II. Preliminary Issue
A. At what level of costs the bill of costs shall be assessed?
[5] Both parties agree that the respondent’s bill of costs shall be assessed in accordance with column III of the table to Tariff B pursuant to Rule 407, but they disagree as to the level of costs to be applied within that range.
[6] Essentially, counsel for the respondent submits that it is entitled to the upper end of column III, more specifically the maximum number of units allowable for each item. It is also argued that this claim is justified in light of the particular attributes of intellectual property proceedings, and that it is common for increased costs to be awarded in such proceedings (Respondent’s Written Representations at para. 10). It is finally contended that the appeal was without merit, several issues raised by the appellant were without merit and the appellant attempted to mislead the Court with its version of the events (Respondent’s reply at paras. 3‒5).
[7] In response, counsel for the appellant argues that the amount of costs shall be based on the mid-point of column III to Tariff B. It is submitted that this case “does not include any of the attributes of intellectual property proceedings justifying”
the reliance on the upper end of column III. Counsel put forwards that the proceeding is of average or usual complexity because the matter does not concern intellectual property given the infringement of the patent was not appealed. Rather, it raised issues relating to the weighting of the evidence, the assessment of compensatory damages and the award of punitive damages before the Federal Court (Appellant’s response at paras. 7‒9).

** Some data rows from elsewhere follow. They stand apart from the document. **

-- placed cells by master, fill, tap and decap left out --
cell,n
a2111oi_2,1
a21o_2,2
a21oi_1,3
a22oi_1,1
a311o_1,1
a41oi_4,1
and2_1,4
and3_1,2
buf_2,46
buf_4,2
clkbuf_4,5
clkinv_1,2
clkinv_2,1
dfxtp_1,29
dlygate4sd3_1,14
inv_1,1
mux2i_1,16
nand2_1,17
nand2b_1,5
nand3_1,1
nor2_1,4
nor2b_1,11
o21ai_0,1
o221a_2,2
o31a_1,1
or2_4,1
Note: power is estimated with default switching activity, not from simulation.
[src/rtl/gpio_fsel_pkg.sv]
package gpio_fsel_pkg;

  localparam int unsigned FN_CODE_W = 3;

  typedef enum logic [FN_CODE_W-1:0] {
    FN_IN   = 3'd0,
    FN_OUT  = 3'd1,
    FN_ALT5 = 3'd2,
    FN_ALT4 = 3'd3,
    FN_ALT0 = 3'd4,
    FN_ALT1 = 3'd5,
    FN_ALT2 = 3'd6,
    FN_ALT3 = 3'd7
  } fn_code_e;

  // word indices (byte offset / 4)
  localparam int unsigned SET_WORD = 7;
  localparam int unsigned CLR_WORD = 10;
  localparam int unsigned LEV_WORD = 13;

  function automatic logic [FN_CODE_W-1:0] alt_index(input logic [FN_CODE_W-1:0] code);
    logic [FN_CODE_W-1:0] idx;
    case (code)
      FN_ALT0: idx = 3'd0;
      FN_ALT1: idx = 3'd1;
      FN_ALT2: idx = 3'd2;
      FN_ALT3: idx = 3'd3;
      FN_ALT4: idx = 3'd4;
      FN_ALT5: idx = 3'd5;
      default: idx = 3'd0;
    endcase
    return idx;
  endfunction

endpackage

[8] It is firmly established in the case law that the “default”
level of costs is the mid-point of column III (Allergan Inc. v. Sandoz Canada Inc., 2021 FC 186 (Allergan) at para. 25). Notwithstanding the foregoing, assessment officers may allow costs at a lower or higher level than the mid-point when specific circumstances dictate otherwise (Soprema Inc. v. Canada (Attorney General), 2023 FC 522 at para. 4; Truehope Nutritional Support Limited v. Canada (Attorney General), 2013 FC 1153 at para. 14). This depends on their analysis of the materials filed and the factors set forth under subsection 400(3) that they may consider (Rule 409).
[9] Having regard to the nature and the particular circumstances of this matter, I conclude that the upper end of column III is the appropriate level of costs to be applied in consideration of the following factors.

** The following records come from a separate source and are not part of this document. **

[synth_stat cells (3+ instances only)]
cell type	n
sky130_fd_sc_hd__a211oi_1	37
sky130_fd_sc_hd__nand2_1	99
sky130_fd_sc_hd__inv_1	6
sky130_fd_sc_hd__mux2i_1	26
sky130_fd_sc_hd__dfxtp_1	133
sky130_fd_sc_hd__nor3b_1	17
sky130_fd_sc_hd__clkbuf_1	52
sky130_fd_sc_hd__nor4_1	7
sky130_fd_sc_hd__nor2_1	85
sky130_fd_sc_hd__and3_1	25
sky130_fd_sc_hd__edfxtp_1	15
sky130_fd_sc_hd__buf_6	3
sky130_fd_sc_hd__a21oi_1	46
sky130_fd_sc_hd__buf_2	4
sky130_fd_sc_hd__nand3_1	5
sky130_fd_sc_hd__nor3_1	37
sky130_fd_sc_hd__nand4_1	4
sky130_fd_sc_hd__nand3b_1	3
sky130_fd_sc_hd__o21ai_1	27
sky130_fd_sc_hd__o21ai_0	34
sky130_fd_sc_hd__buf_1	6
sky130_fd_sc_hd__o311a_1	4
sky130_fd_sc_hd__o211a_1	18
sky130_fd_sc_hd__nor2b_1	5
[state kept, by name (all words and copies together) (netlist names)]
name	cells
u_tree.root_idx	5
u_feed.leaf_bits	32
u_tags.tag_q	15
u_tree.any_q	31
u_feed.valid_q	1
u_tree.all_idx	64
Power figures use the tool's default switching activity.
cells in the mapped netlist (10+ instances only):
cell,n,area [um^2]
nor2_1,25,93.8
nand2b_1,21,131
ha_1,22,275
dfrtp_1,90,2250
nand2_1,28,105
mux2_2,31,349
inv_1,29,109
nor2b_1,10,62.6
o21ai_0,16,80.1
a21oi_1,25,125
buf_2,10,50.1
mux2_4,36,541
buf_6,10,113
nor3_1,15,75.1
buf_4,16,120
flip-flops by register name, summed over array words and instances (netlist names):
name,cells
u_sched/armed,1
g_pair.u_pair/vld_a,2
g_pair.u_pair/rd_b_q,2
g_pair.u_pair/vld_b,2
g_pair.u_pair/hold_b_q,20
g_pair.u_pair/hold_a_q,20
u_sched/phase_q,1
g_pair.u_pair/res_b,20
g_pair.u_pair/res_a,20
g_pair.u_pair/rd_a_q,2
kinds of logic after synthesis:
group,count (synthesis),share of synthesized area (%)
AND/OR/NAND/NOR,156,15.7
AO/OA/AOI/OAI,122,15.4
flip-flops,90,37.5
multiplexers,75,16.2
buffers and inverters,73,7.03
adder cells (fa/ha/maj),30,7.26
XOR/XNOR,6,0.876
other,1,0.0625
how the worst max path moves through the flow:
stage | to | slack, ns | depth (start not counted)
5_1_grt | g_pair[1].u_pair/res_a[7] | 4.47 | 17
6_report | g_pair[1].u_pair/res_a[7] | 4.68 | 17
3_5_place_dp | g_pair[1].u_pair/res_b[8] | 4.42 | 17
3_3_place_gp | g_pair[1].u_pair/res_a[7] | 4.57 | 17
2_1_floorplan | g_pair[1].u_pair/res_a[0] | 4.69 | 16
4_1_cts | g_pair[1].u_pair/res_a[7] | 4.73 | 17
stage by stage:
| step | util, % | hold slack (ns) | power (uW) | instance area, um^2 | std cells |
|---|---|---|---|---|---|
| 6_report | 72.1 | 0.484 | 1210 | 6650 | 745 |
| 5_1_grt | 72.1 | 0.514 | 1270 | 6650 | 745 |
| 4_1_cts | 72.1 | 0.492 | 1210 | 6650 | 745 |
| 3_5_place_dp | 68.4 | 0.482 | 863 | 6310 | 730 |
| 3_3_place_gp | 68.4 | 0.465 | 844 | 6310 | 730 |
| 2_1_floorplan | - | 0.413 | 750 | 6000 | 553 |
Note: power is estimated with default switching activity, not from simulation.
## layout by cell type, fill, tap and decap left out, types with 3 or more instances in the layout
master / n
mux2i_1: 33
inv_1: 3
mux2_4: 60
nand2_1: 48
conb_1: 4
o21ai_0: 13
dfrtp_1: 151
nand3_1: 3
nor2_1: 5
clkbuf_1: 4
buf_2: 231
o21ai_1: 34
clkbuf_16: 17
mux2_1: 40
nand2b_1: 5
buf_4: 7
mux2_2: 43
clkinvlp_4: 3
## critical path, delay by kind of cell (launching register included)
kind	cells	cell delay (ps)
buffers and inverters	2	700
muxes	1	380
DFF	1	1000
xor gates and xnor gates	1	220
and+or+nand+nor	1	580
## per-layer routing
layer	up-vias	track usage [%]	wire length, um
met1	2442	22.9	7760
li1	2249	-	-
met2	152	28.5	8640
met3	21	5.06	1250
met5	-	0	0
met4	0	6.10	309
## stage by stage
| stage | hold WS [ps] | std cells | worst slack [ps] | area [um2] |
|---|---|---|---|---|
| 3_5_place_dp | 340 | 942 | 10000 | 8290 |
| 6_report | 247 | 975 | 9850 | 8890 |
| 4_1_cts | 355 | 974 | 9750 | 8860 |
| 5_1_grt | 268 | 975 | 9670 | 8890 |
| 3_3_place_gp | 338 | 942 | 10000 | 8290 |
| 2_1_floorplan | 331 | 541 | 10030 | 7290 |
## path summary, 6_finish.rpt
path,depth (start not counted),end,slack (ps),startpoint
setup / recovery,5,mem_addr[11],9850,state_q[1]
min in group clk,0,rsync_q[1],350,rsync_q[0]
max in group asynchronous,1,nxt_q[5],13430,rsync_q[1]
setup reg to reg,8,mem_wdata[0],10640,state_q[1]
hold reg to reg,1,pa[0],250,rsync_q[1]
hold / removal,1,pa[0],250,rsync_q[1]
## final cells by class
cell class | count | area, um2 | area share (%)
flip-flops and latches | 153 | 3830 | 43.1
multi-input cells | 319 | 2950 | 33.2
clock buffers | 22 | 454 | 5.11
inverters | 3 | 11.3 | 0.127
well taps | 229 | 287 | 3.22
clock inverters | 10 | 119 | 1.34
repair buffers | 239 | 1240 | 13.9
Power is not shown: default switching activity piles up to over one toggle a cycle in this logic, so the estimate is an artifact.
**config.mk**
```make
export PLATFORM = sky130hd
export DESIGN_NAME = pcap_ctrl
export DESIGN_NICKNAME = d
export VERILOG_FILES = /design/src/rtl/pcap_pkg.sv /design/src/rtl/pcap_line_cond.sv /design/src/rtl/pcap_hs_fsm.sv /design/src/rtl/pcap_fifo.sv /design/src/rtl/pcap_ctrl.sv
export SDC_FILE = /design/constraint.sdc
export NUM_CORES = 1
export LEC_CHECK = 0
export ABC_AREA = 1
export BUFFER_PORTS_ARGS = -buffer_cell sky130_fd_sc_hd__buf_2
export CAP_MARGIN = 20
export CORE_MARGIN = 3
export CORE_UTILIZATION = 57
export DETAILED_ROUTE_END_ITERATION = 7
export HOLD_SLACK_MARGIN = 0.08
export PLACE_DENSITY_LB_ADDON = 0.05
export SYNTH_ARGS = -nofsm -noshare
export SYNTH_HDL_FRONTEND = slang
export SYNTH_SLANG_ARGS = --single-unit
```
**constraint.sdc**
```tcl
create_clock -name clk -period 4.28 [get_ports clk]
set_input_delay 0.214 -clock clk [delete_from_list [all_inputs] [get_ports clk]]
set_output_delay 0.214 -clock clk [all_outputs]
set_load 0.005 [all_outputs]
```
**src/rtl/pcap_pkg.sv**
```systemverilog
package pcap_pkg;
    timeunit 1ns;
    timeprecision 1ps;

    typedef enum logic [1:0] {
        RS_OFF   = 2'd0,
        RS_ARMED = 2'd1,
        RS_RUN   = 2'd2
    } run_state_e;

    typedef enum logic {
        HS_IDLE = 1'b0,
        HS_ACK  = 1'b1
    } hs_state_e;

    localparam logic [1:0] MODE_PACER  = 2'd0;
    localparam logic [1:0] MODE_STROBE = 2'd1;
    localparam logic [1:0] MODE_HSHAKE = 2'd2;

    localparam logic [1:0] PACE_FAST  = 2'd0;
    localparam logic [1:0] PACE_HALF  = 2'd1;
endpackage

```
**src/rtl/pcap_line_cond.sv**
```systemverilog
module pcap_line_cond #(
    parameter int STAGES = 2
) (
    input  logic clk,
    input  logic rst_n,
    input  logic raw,
    input  logic pol_low,
    output logic act
);
    timeunit 1ns;
    timeprecision 1ps;

    logic [STAGES-1:0] sr;

    always_ff @(posedge clk or negedge rst_n) begin
        if (!rst_n) sr <= '0;
        else        sr <= {sr[STAGES-2:0], raw};
    end

    // polarity correction after the synchronizer
    assign act = sr[STAGES-1] ^ pol_low;
endmodule

```
**src/rtl/pcap_hs_fsm.sv**
```systemverilog
module pcap_hs_fsm
    import pcap_pkg::*;
(
    input  logic clk,
    input  logic rst_n,
    input  logic active,
    input  logic req_lvl,
    output logic take,
    output logic ack_act
);
    timeunit 1ns;
    timeprecision 1ps;

    hs_state_e st, st_nx;

    always_ff @(posedge clk or negedge rst_n) begin
        if (!rst_n) st <= HS_IDLE;
        else        st <= st_nx;
    end

    always_comb begin
        st_nx = st;
        unique case (st)
            HS_IDLE: if (active && req_lvl)   st_nx = HS_ACK;
            HS_ACK:  if (!active || !req_lvl) st_nx = HS_IDLE;
            default: st_nx = HS_IDLE;
        endcase
    end

    always_comb begin
        take    = (st == HS_IDLE) && active && req_lvl;
        ack_act = (st == HS_ACK);
    end
endmodule

```
**src/rtl/pcap_fifo.sv**
```systemverilog
module pcap_fifo #(
    parameter int DW    = 32,
    parameter int DEPTH = 16
) (
    input  logic          clk,
    input  logic          rst_n,
    input  logic          clr,
    input  logic          push,
    input  logic [DW-1:0] din,
    input  logic          pop,
    output logic [DW-1:0] dout,
    output logic          empty,
    output logic          full
);
    timeunit 1ns;
    timeprecision 1ps;

    localparam int AW    = (DEPTH > 1) ? $clog2(DEPTH) : 1;
    localparam int CNT_W = AW + 1;

    logic [DW-1:0]    mem [DEPTH];
    logic [AW-1:0]    wp, rp;
    logic [CNT_W-1:0] cnt;
    logic             do_push, do_pop;

    assign full    = (cnt == CNT_W'(DEPTH));
    assign empty   = (cnt == '0);
    assign do_push = push && !full && !clr;
    assign do_pop  = pop && !empty && !clr;
    assign dout    = mem[rp];

    always_ff @(posedge clk) begin
        if (do_push) mem[wp] <= din;
    end

    always_ff @(posedge clk or negedge rst_n) begin
        if (!rst_n) begin
            wp  <= '0;
            rp  <= '0;
            cnt <= '0;
        end else if (clr) begin
            wp  <= '0;
            rp  <= '0;
            cnt <= '0;
        end else begin
            if (do_push) wp <= (wp == AW'(DEPTH - 1)) ? '0 : wp + 1'b1;
            if (do_pop)  rp <= (rp == AW'(DEPTH - 1)) ? '0 : rp + 1'b1;
            cnt <= cnt + CNT_W'(do_push) - CNT_W'(do_pop);
        end
    end
endmodule

```
**src/rtl/pcap_ctrl.sv**
```systemverilog
module pcap_ctrl
    import pcap_pkg::*;
#(
    parameter int DATA_W      = 32,
    parameter int FIFO_DEPTH  = 16,
    parameter int SYNC_STAGES = 2
) (
    input  logic              clk,
    input  logic              rst_n,
    input  logic              cfg_en,
    input  logic [1:0]        cfg_clk_mode,
    input  logic [1:0]        cfg_pace_sel,
    input  logic              cfg_wait_trig,
    input  logic [1:0]        cfg_width,
    input  logic              cfg_strobe_fall,
    input  logic              pol_req,
    input  logic              pol_ack,
    input  logic              pol_trig,
    input  logic              clr_fifo_wr,
    input  logic              ovr_clr_wr,
    input  logic              tick_fast,
    input  logic              tick_timer,
    input  logic [DATA_W-1:0] ext_data,
    input  logic              ext_req,
    input  logic              ext_trig,
    output logic              ack_out,
    input  logic              pop,
    output logic [DATA_W-1:0] rd_data,
    output logic              rd_valid,
    output logic              sts_full,
    output logic              sts_overrun
);
    timeunit 1ns;
    timeprecision 1ps;

    localparam int N_LINES = 2;   // index 0 request, index 1 trigger

    run_state_e        run_st, run_nx;
    logic [N_LINES-1:0] line_raw, line_pol, line_act;
    logic              req_lvl, trig_lvl;
    logic              req_prev, edge_arm;
    logic              req_rise, req_fall;
    logic              half_ph, pace_hit;
    logic              running, hs_active, hs_take, ack_act;
    logic              smp, fifo_empty, fifo_full;
    logic              ovr_q;
    logic [DATA_W-1:0] cap_word;

    // input conditioning, one synchronizer per external control line
    assign line_raw = {ext_trig, ext_req};
    assign line_pol = {pol_trig, pol_req};

    for (genvar i = 0; i < N_LINES; i++) begin : g_line
        pcap_line_cond #(.STAGES(SYNC_STAGES)) u_cond (
            .clk     (clk),
            .rst_n   (rst_n),
            .raw     (line_raw[i]),
            .pol_low (line_pol[i]),
            .act     (line_act[i])
        );
    end

    assign req_lvl  = line_act[0];
    assign trig_lvl = line_act[1];

    // edge detection on the synchronized, polarity-corrected request
    always_ff @(posedge clk or negedge rst_n) begin
        if (!rst_n) begin
            req_prev <= 1'b0;
            edge_arm <= 1'b0;
        end else begin
            req_prev <= req_lvl;
            edge_arm <= 1'b1;
        end
    end

    assign req_rise = edge_arm && req_lvl && !req_prev;
    assign req_fall = edge_arm && !req_lvl && req_prev;

    // run-control state register
    always_ff @(posedge clk or negedge rst_n) begin
        if (!rst_n) run_st <= RS_OFF;
        else        run_st <= run_nx;
    end

    always_comb begin
        run_nx = run_st;
        unique case (run_st)
            RS_OFF:   if (cfg_en) run_nx = cfg_wait_trig ? RS_ARMED : RS_RUN;
            RS_ARMED: if (!cfg_en) run_nx = RS_OFF;
                      else if (trig_lvl) run_nx = RS_RUN;
            RS_RUN:   if (!cfg_en) run_nx = RS_OFF;
            default:  run_nx = RS_OFF;
        endcase
    end

    // half-rate phase restarts at each entry into RS_RUN
    always_ff @(posedge clk or negedge rst_n) begin
        if (!rst_n)                  half_ph <= 1'b0;
        else if (run_st != RS_RUN)   half_ph <= 1'b0;
        else if (tick_fast)          half_ph <= ~half_ph;
    end

    always_comb begin
        unique case (cfg_pace_sel)
            PACE_FAST: pace_hit = tick_fast;
            PACE_HALF: pace_hit = tick_fast && half_ph;
            default:   pace_hit = tick_timer;
        endcase
    end

    // output/decision process for the run-control machine
    always_comb begin
        running   = (run_st == RS_RUN) && cfg_en;
        hs_active = running && (cfg_clk_mode == MODE_HSHAKE);
        smp       = 1'b0;
        if (running) begin
            unique case (cfg_clk_mode)
                MODE_PACER:  smp = pace_hit;
                MODE_STROBE: smp = cfg_strobe_fall ? req_fall : req_rise;
                MODE_HSHAKE: smp = hs_take;
                default:     smp = 1'b0;
            endcase
        end
    end

    pcap_hs_fsm u_hs (
        .clk     (clk),
        .rst_n   (rst_n),
        .active  (hs_active),
        .req_lvl (req_lvl),
        .take    (hs_take),
        .ack_act (ack_act)
    );

    assign ack_out = ack_act ^ pol_ack;

    // width masking of the captured word
    for (genvar b = 0; b < DATA_W; b++) begin : g_mask
        if (b < 8) begin : g_b8
            assign cap_word[b] = ext_data[b];
        end else if (b < 16) begin : g_b16
            assign cap_word[b] = ext_data[b] && (cfg_width != 2'b00);
        end else begin : g_b32
            assign cap_word[b] = ext_data[b] && cfg_width[1];
        end
    end

    pcap_fifo #(.DW(DATA_W), .DEPTH(FIFO_DEPTH)) u_fifo (
        .clk   (clk),
        .rst_n (rst_n),
        .clr   (clr_fifo_wr),
        .push  (smp),
        .din   (cap_word),
        .pop   (pop),
        .dout  (rd_data),
        .empty (fifo_empty),
        .full  (fifo_full)
    );

    // sticky overrun: set wins over the write-one clear
    always_ff @(posedge clk or negedge rst_n) begin
        if (!rst_n)                  ovr_q <= 1'b0;
        else if (smp && fifo_full)   ovr_q <= 1'b1;
        else if (ovr_clr_wr)         ovr_q <= 1'b0;
    end

    assign rd_valid    = !fifo_empty;
    assign sts_full    = fifo_full;
    assign sts_overrun = ovr_q;
endmodule

```
==> run_results.csv <==
group,metric,value,unit
synth,synth-compound-area-share,0.09435,
setup_path,worstReg2RegStart,"u_fifo.rp[1]",
setup_path,worstPathMaxFanout,54,
drt,wl_per_cell,21.70,um
synth,synth_fa_ha_area_frac,0.007262,
place,port_buffers,88,
drt,drt_iter0_markers,1177,
setup_path,r2r_cells,9,
drt,ant_nets,0,
power_and_ir_drop,p_int,8.924,mW
clock_tree,clockBufferDepth,3,
clock_tree,cts_setup_buffers,0,
setup_path,crit_required,4070,ps
setup_path,cpPeakStageDelay,900,ps
global_routing,grt_pass1_vias,13570,
sta,finalCritPeriodShare,0.8377,
power_and_ir_drop,pwr-share-seq,0.476,
power_and_ir_drop,power.leakage,8.759,nW
layout,drive_gt1_frac,0.1192,
synth,yosysUniqueCellTypes,36,
layout,layout.nets,1919,
place,gp_congestion,0.7609,
job,maxCapViolCount,0,
setup_path,crit_cells,8,
outcome,status,"complete, no violations",
sta,slew_viol_final,0,
sta,hold_viol_final,0,
synth,muxShareOfSynthArea,0,
sta,tns,0,ps
synth,synth-xor-area-share,0.002421,
power_and_ir_drop,pwr-share-comb,0.177,
layout,diodes,0,
sta,setup_viol,0,
setup_path,critPathBufInv,4,
floorplan,start_util,0.5860,
synth,synth.avg_cell_area,12.43,um2
synth,syn_nets,1812,
synth,ys_ff_latch,536,
global_routing,grt_first_pass_wirelength,79540,um
clock_tree,clk_pin_slew,60,ps
setup_path,endpoint_kind,"output port",
sta,timing.fmax,0.2789,GHz
clock_tree,clock_latency,590,ps
layout,area_growth,13.19,%
sta,tightest_slew,988.0,ps
power_and_ir_drop,power_density,504.3,nW/um2
setup_path,r2r_end,"u_fifo.rp[3]",
power_and_ir_drop,clkPwrFrac,0.346,
power_and_ir_drop,ir_drop,0.3609,mV
setup_path,crit_family,"buffers and inverters",
synth,synthCells,1747,
floorplan,num_rows,70,
sta,slew_headroom,0.3389,
floorplan,die_x,201.2,um
drt,drt_wl_total,52080,um
synth,ys_seq_area_frac,0.7359,
floorplan,die_area,40470,um2
setup_path,r2r_slack,1510,ps
synth,ys_warn_count,0,
synth,yosys.area_share.simple,0.1160,
synth,netlist_area,21710,um2
drt,via_count,13830,
clock_tree,htree_num_levels,2,
drt,vias_per_cell,5.764,
sta,rsz0062_at_grt,"no",
clock_tree,cts_tree,"done",
setup_path,startpoint_type,"flop",
power_and_ir_drop,total_power,12.39,mW
setup_path,critical_path_class,"flop to output port",
floorplan,ioPinCount,89,
worst_hold_path,hold_path_class,"input port to asynchronous set/reset pin",
sta,fin_hold_ws,143.6,ps
floorplan,die_h,201.2,um
drt,drtPass1Iterations,5,
setup_path,arrival,3370,ps
global_routing,grt_usage,0.2574,
global_routing,gr-total-overflow,0,
clock_tree,cts_num_sinks,536,
floorplan,core_area,37050,um2
sta,min_period,3586,ps
drt,route.detailed.drc,0,
power_and_ir_drop,p_switching,3.468,mW
layout,post-route-util,0.6633,
place,dpl.hpwl,26860,um
sta,skew,13.59,ps
synth,synth_top_family_by_area,"simple AND/OR/NAND/NOR gates",
global_routing,grt_max_degree,162,
clock_tree,cts-root-buf,"clkbuf_16",
setup_path,path_cells,"nand2_1, buf_4, inv_2, buf_4, nand2_1, o2111ai_1, o21ai_1, buf_2",
global_routing,antenna_found_initial,0,
power_and_ir_drop,switching_share,0.2799,
setup_path,slowest_stage,"dfrtp_4",
clock_tree,cts_buffers,54,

[10] First, the respondent was successful in defending the appeal as the Court was not convinced there was any overriding and palpable error on the part of the trial judge in the issues raised by the appellant (paragraph 400(3)(a) of the Rules).
[11] Second, the importance and complexity of the issues weigh in favour of an assessment pursuant to the upper end of column III (paragraph 400(3)(c) of the Rules). As a matter of fact, the jurisprudence recognized particular attributes of intellectual properties proceedings which include “greater than average complexity, sophisticated parties, legal bills far in excess of what is contemplated by Column III of Tariff B and ‘giving parties an incentive to litigate efficiently’”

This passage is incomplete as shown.